Impression tracking: challenges and value for your marketing strategy

Rakuten Marketing MD, Anthony Capano
By Rakuten Marketing MD, Anthony Capano | 27 May 2016
 
Anthony Capano

In display advertising, click-through and view-through are popular measurement options, though their actual impact on consumers can often be hard to analyse. In today’s digitised and omnichannel world, the consumer journey is becoming increasingly complex, and knowing the role that an advertisement plays in the path to purchase is a challenge.

By accurately assessing the impact of display advertising, especially display impressions, within the context of the entire consumer journey rather than only one step of the journey or one channel, marketers are provided insight into the value an ad is driving and become empowered to effectively optimise their display strategies.
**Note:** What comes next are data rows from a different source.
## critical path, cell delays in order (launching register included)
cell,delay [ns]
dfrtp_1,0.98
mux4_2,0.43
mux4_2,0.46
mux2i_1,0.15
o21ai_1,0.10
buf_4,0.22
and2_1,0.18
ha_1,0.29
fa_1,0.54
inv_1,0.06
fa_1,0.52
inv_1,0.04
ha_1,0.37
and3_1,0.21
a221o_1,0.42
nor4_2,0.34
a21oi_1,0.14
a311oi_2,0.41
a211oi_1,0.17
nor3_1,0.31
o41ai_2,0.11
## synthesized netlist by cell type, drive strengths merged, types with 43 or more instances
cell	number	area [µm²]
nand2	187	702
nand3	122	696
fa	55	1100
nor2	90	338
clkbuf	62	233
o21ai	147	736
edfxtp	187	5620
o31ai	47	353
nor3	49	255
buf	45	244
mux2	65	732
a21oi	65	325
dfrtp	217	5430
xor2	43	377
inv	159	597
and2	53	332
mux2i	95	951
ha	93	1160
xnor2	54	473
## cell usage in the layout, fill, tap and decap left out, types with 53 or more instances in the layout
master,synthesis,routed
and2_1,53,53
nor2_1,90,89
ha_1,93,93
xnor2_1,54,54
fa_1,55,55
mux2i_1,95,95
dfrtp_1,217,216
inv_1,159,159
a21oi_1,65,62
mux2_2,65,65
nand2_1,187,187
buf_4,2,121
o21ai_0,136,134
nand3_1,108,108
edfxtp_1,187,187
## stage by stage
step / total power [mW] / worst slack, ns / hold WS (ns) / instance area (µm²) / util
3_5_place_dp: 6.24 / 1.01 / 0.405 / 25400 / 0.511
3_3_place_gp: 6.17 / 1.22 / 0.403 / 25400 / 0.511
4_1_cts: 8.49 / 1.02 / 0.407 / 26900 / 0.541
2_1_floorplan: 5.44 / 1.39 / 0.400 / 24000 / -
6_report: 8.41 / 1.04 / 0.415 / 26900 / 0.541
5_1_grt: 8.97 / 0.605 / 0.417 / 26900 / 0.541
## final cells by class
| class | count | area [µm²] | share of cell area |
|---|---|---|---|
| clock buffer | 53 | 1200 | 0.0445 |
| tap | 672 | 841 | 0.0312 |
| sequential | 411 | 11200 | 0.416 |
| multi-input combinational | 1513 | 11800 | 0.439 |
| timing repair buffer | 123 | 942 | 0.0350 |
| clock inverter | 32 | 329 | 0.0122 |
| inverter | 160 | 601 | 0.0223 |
### config.mk
export PLATFORM = sky130hd
export DESIGN_NAME = fsc_div
export DESIGN_NICKNAME = d
export VERILOG_FILES = /design/src/sv/fsc_div.sv
export SDC_FILE = /design/constraint.sdc
export NUM_CORES = 1
export LEC_CHECK = 0
export BUFFER_PORTS_ARGS = -buffer_cell sky130_fd_sc_hd__buf_2
export CAP_MARGIN = 20
export CORE_MARGIN = 2
export CORE_UTILIZATION = 60
export DETAILED_ROUTE_END_ITERATION = 10
export PLACE_DENSITY = 0.81
export SLEW_MARGIN = 20
export SYNTH_ARGS = -nofsm -noshare
export SYNTH_HDL_FRONTEND = slang
export SYNTH_SLANG_ARGS = --single-unit
### constraint.sdc
create_clock -name clk -period 5.14 [get_ports clk]
set_input_delay 0 -clock clk [delete_from_list [all_inputs] [get_ports clk]]
set_output_delay 0 -clock clk [all_outputs]
set_load 0.1 [all_outputs]
### src/sv/fsc_div.sv
// fsc_div: pipelined unsigned restoring divider, one quotient bit per stage,
// with a side-band word carried alongside. Depends on nothing.
`default_nettype none
module fsc_div #(
    parameter int NW = 8,
    parameter int DW = 8,
    parameter int PW = 1
) (
    input  logic          clk,
    input  logic          rst_n,
    input  logic          en,
    input  logic          in_valid,
    input  logic [NW-1:0] num,
    input  logic [DW-1:0] den,
    input  logic [PW-1:0] side_in,
    output logic          out_valid,
    output logic [NW-1:0] quo,
    output logic [PW-1:0] side_out
);
    logic [NW:0]   valid_reg;
    logic [DW-1:0] rem_reg [0:NW];
    logic [NW-1:0] nq_reg [0:NW];
    logic [DW-1:0] den_reg [0:NW];
    logic [PW-1:0] side_reg [0:NW];

    always_ff @(posedge clk or negedge rst_n)
    begin
        if (!rst_n)
        begin
            valid_reg <= '0;
        end
        else if (en)
        begin
            valid_reg <= {valid_reg[NW-1:0], in_valid};
        end
    end

    always_ff @(posedge clk)
    begin
        if (en)
        begin
            rem_reg[0] <= '0;
            nq_reg[0] <= num;
            den_reg[0] <= den;
            side_reg[0] <= side_in;
        end
    end

    for (genvar i = 0; i < NW; i++)
    begin : g_stage
        logic [DW:0]   trial;
        logic [DW:0]   diff;
        logic          ge;
        logic [DW-1:0] rem_next;
        logic [NW-1:0] nq_next;

        assign trial = {rem_reg[i], nq_reg[i][NW-1]};
        assign diff = trial - {1'b0, den_reg[i]};
        assign ge = trial >= {1'b0, den_reg[i]};
        assign rem_next = ge ? diff[DW-1:0] : trial[DW-1:0];
        assign nq_next = {nq_reg[i][NW-2:0], ge};

        always_ff @(posedge clk)
        begin
            if (en)
            begin
                rem_reg[i+1] <= rem_next;
                nq_reg[i+1] <= nq_next;
                den_reg[i+1] <= den_reg[i];
                side_reg[i+1] <= side_reg[i];
            end
        end
    end

    assign out_valid = valid_reg[NW];
    assign quo = nq_reg[NW];
    assign side_out = side_reg[NW];
endmodule
`default_nettype wire
**src/rtl/core/linear_recurrence_scan_top_assert.svh**
```systemverilog
// ----------------------------------------------------------------------------
// Assertion macros for the linear recurrence scan block
// Each macro expects clk and rst_n in the scope where it is used.
// ----------------------------------------------------------------------------
`ifndef LINEAR_RECURRENCE_SCAN_TOP_ASSERT_SVH
`define LINEAR_RECURRENCE_SCAN_TOP_ASSERT_SVH

// same-cycle implication
`define LRS_ASSERT_NOW(name, ante, cons, msg) \
  name: assert property (@(posedge clk) disable iff (!rst_n) (ante) |-> (cons)) \
    else $error(msg);

// next-cycle implication
`define LRS_ASSERT_NEXT(name, ante, cons, msg) \
  name: assert property (@(posedge clk) disable iff (!rst_n) (ante) |=> (cons)) \
    else $error(msg);

`endif

```
**src/rtl/core/lrs_ram.sv**
```systemverilog
// ----------------------------------------------------------------------------
// lrs_ram
// Generic single-write, single-read RAM with registered read data.
// ----------------------------------------------------------------------------
module lrs_ram #(
  parameter int WIDTH = 32,
  parameter int DEPTH = 16,
  parameter int AW    = (DEPTH > 1) ? $clog2(DEPTH) : 1
) (
  input  logic             clk,
  input  logic             we,
  input  logic [AW-1:0]    waddr,
  input  logic [WIDTH-1:0] wdata,
  input  logic             re,
  input  logic [AW-1:0]    raddr,
  output logic [WIDTH-1:0] rdata
);

  logic [WIDTH-1:0] mem [DEPTH];
  logic [WIDTH-1:0] rdata_r;

  // write port
  always_ff @(posedge clk) begin
    if (we) begin
      mem[waddr] <= wdata;
    end
  end

  // registered read, holds while not enabled
  always_ff @(posedge clk) begin
    if (re) begin
      rdata_r <= mem[raddr];
    end
  end

  assign rdata = rdata_r;

endmodule

```
<file path="src/rtl/core/vrp_pkg.sv">
// Package of the vertex rotate, project and viewport unit.
// Holds field widths, pixel limits, register indexes and configuration structs.
// Depends on nothing.
package vrp_pkg;

  localparam int unsigned COORD_W   = 16;
  localparam int unsigned SIZE_W    = 13;
  localparam int unsigned QUOT_BITS = 15;

  localparam logic signed [15:0] PIX_MAX = 16'sh7fff;
  localparam logic signed [15:0] PIX_MIN = 16'sh8000;

  localparam logic signed [15:0] RST_COS    = 16'sd16384;
  localparam logic signed [15:0] RST_SIN    = 16'sd0;
  localparam logic signed [15:0] RST_PROJ_X = 16'sd3072;
  localparam logic signed [15:0] RST_PROJ_Y = 16'sd4096;
  localparam logic [12:0]        RST_WIDTH  = 13'd640;
  localparam logic [12:0]        RST_HEIGHT = 13'd480;

  typedef enum logic [2:0] {
    REG_COS_Z,
    REG_SIN_Z,
    REG_COS_X,
    REG_SIN_X,
    REG_PROJ_X,
    REG_PROJ_Y,
    REG_WIDTH,
    REG_HEIGHT
  } cfg_reg_e;

  typedef struct packed {
    logic signed [15:0] cos_z;
    logic signed [15:0] sin_z;
    logic signed [15:0] cos_x;
    logic signed [15:0] sin_x;
  } rot_cfg_t;

  typedef struct packed {
    logic signed [15:0] proj_x;
    logic signed [15:0] proj_y;
    logic [12:0]        width;
    logic [12:0]        height;
  } proj_cfg_t;

endpackage

</file>
<file path="src/rtl/core/vrp_divider.sv">
// Pipelined restoring divider, one quotient bit per stage, giving a
// truncated quotient saturated to 16 bits. Depends on vrp_pkg.
module vrp_divider #(
  parameter int unsigned TOP_W = 53,
  parameter int unsigned DIV_W = 36
) (
  input  logic                    clk_i,
  input  logic                    rst_ni,
  input  logic                    valid_i,
  input  logic signed [TOP_W-1:0] num_i,
  input  logic [DIV_W-1:0]        den_i,
  input  logic                    den_neg_i,
  input  logic                    tag_i,
  output logic                    valid_o,
  output logic signed [15:0]      pix_o,
  output logic                    tag_o
);
  import vrp_pkg::*;

  localparam int unsigned CW = ((TOP_W > DIV_W + QUOT_BITS) ? TOP_W : DIV_W + QUOT_BITS) + 1;
  localparam int unsigned NS = QUOT_BITS + 1;

  logic                 val_q [NS];
  logic [TOP_W-1:0]     rem_q [NS];
  logic [DIV_W-1:0]     den_q [NS];
  logic [QUOT_BITS-1:0] quo_q [NS];
  logic                 neg_q [NS];
  logic                 sat_q [NS];
  logic                 tag_q [NS];

  logic [TOP_W-1:0]     mag;
  logic                 out_v_q, out_tag_q;
  logic signed [15:0]   pix_d, pix_q;

  assign mag = num_i[TOP_W-1] ? TOP_W'(-num_i) : TOP_W'(num_i);

  always_ff @(posedge clk_i or negedge rst_ni) begin
    if (!rst_ni) begin
      val_q[0] <= 1'b0;
    end else begin
      val_q[0] <= valid_i;
    end
  end

  always_ff @(posedge clk_i) begin
    rem_q[0] <= mag;
    den_q[0] <= den_i;
    quo_q[0] <= '0;
    neg_q[0] <= num_i[TOP_W-1] ^ den_neg_i;
    sat_q[0] <= CW'(mag) >= (CW'(den_i) << QUOT_BITS);
    tag_q[0] <= tag_i;
  end

  for (genvar i = 0; i < QUOT_BITS; i++) begin : g_step
    logic [CW-1:0] trial;
    logic          ge;

    always_comb begin
      trial = CW'(den_q[i]) << (QUOT_BITS - 1 - i);
      ge    = CW'(rem_q[i]) >= trial;
    end

    always_ff @(posedge clk_i or negedge rst_ni) begin
      if (!rst_ni) begin
        val_q[i+1] <= 1'b0;
      end else begin
        val_q[i+1] <= val_q[i];
      end
    end

    always_ff @(posedge clk_i) begin
      rem_q[i+1] <= ge ? TOP_W'(CW'(rem_q[i]) - trial) : rem_q[i];
      den_q[i+1] <= den_q[i];
      quo_q[i+1] <= {quo_q[i][QUOT_BITS-2:0], ge};
      neg_q[i+1] <= neg_q[i];
      sat_q[i+1] <= sat_q[i];
      tag_q[i+1] <= tag_q[i];
    end
  end

  always_comb begin
    if (sat_q[NS-1]) begin
      pix_d = neg_q[NS-1] ? PIX_MIN : PIX_MAX;
    end else if (neg_q[NS-1]) begin
      pix_d = -$signed({1'b0, quo_q[NS-1]});
    end else begin
      pix_d = $signed({1'b0, quo_q[NS-1]});
    end
  end

  always_ff @(posedge clk_i or negedge rst_ni) begin
    if (!rst_ni) begin
      out_v_q <= 1'b0;
    end else begin
      out_v_q <= val_q[NS-1];
    end
  end

  always_ff @(posedge clk_i) begin
    pix_q     <= pix_d;
    out_tag_q <= tag_q[NS-1];
  end

  assign valid_o = out_v_q;
  assign pix_o   = pix_q;
  assign tag_o   = out_tag_q;

endmodule

</file>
The question is – how can marketers measure the impact of each ad effectively, and make informed decisions based on the insights they receive?

How to look beyond Click-Throughs

Typically, display measurement looks at click and view-through rates. Display advertising has notoriously low click-through rates (CTRs), and even though marketers are aware the channel has a greater effect on the sales funnel than is suggested, it can be difficult to validate based on clicks alone.

At the other end of the tracking arc is view-through, or post-impression, which is the act of attempting to assign a conversion to a single impression. This method is problematic in itself because it relies on long attribution windows, which lead to an over-inflation of the estimated value of the ad.

Marketers face a challenge when trying to prove the effectiveness of display ads beyond CTRs, most commonly because they do not have a well-rounded measurement solution.

Combatting the complexity of impression-based performance attribution

Impression-based performance attribution looks at the customer journey as a whole, and the impact of each impression on subsequent sales is an invaluable element of the technology. This is best done through tracking impressions to site visits in hours, rather than weeks, thus understanding which impression touchpoints have provoked converting visits.

The benefit of this approach is that it allows marketers to make informed decisions and invest only in the ads that contributed to conversion, rather than overinvestment into ineffective ads. Impressions, when properly observed, have a huge role to play for marketers in understanding the influences of various channels or stages of a consumer’s purchase behaviour.

Measuring engagement

Combatting the complexity of impression-based performance attribution can also be made by using the engagement metric. Often overlooked, ad engagement can be an extremely useful metric for measuring the true effectiveness of display ads.

Engagement is a unique way to understand if an ad was actually seen or has been interacted with. It provides marketers with another valuable measure of the effectiveness of a display ad, which goes far beyond the simple impressions and click measurement. It also eliminates the issue of impressions, not seen, or below the fold, as it has had to of been viewed to be engaged with. Payment based on engagement can be used to combat click fraud.

Another positive is that tracking engagement delivers many consumer behaviour insights – including product scrolling, clicks within ads, video plays, and so on – which marketers can use to fine-tune their display campaigns and strategies.

Incremental impact and the changing face of marketing

In order to really future-proof a marketing strategy, it is essential to examine the incremental impact on a consumer’s propensity to convert. This achieves a number of goals, including:

  • Deeper understanding of messaging and creative performance
  • Enabling a more informed decision-making process around budget allocation (particularly in display)
  • A maintenance of an A/B testing model that exists across each new campaign

Incremental impact is all dependent on a continuity of testing. Without it, brands risk internal and third party factors, such as seasonal fluctuations, or changes in audience data unduly influencing results. Such fluctuations lead to inconsistencies that can render test results useless.

Implementing an attribution measurement solution can be a powerful tool for marketers as it takes a holistic approach, and considers the entire consumer journey. The transparent view provided by accurate measurement and an attribution model allows marketers to achieve the best results from their display advertising. Multi-channel performance data delivers powerful insights into various touchpoints, working to provide marketers with the necessary context needed to understand how budgets and campaigns are truly performing.

By Rakuten Marketing APAC MD Anthony Capano.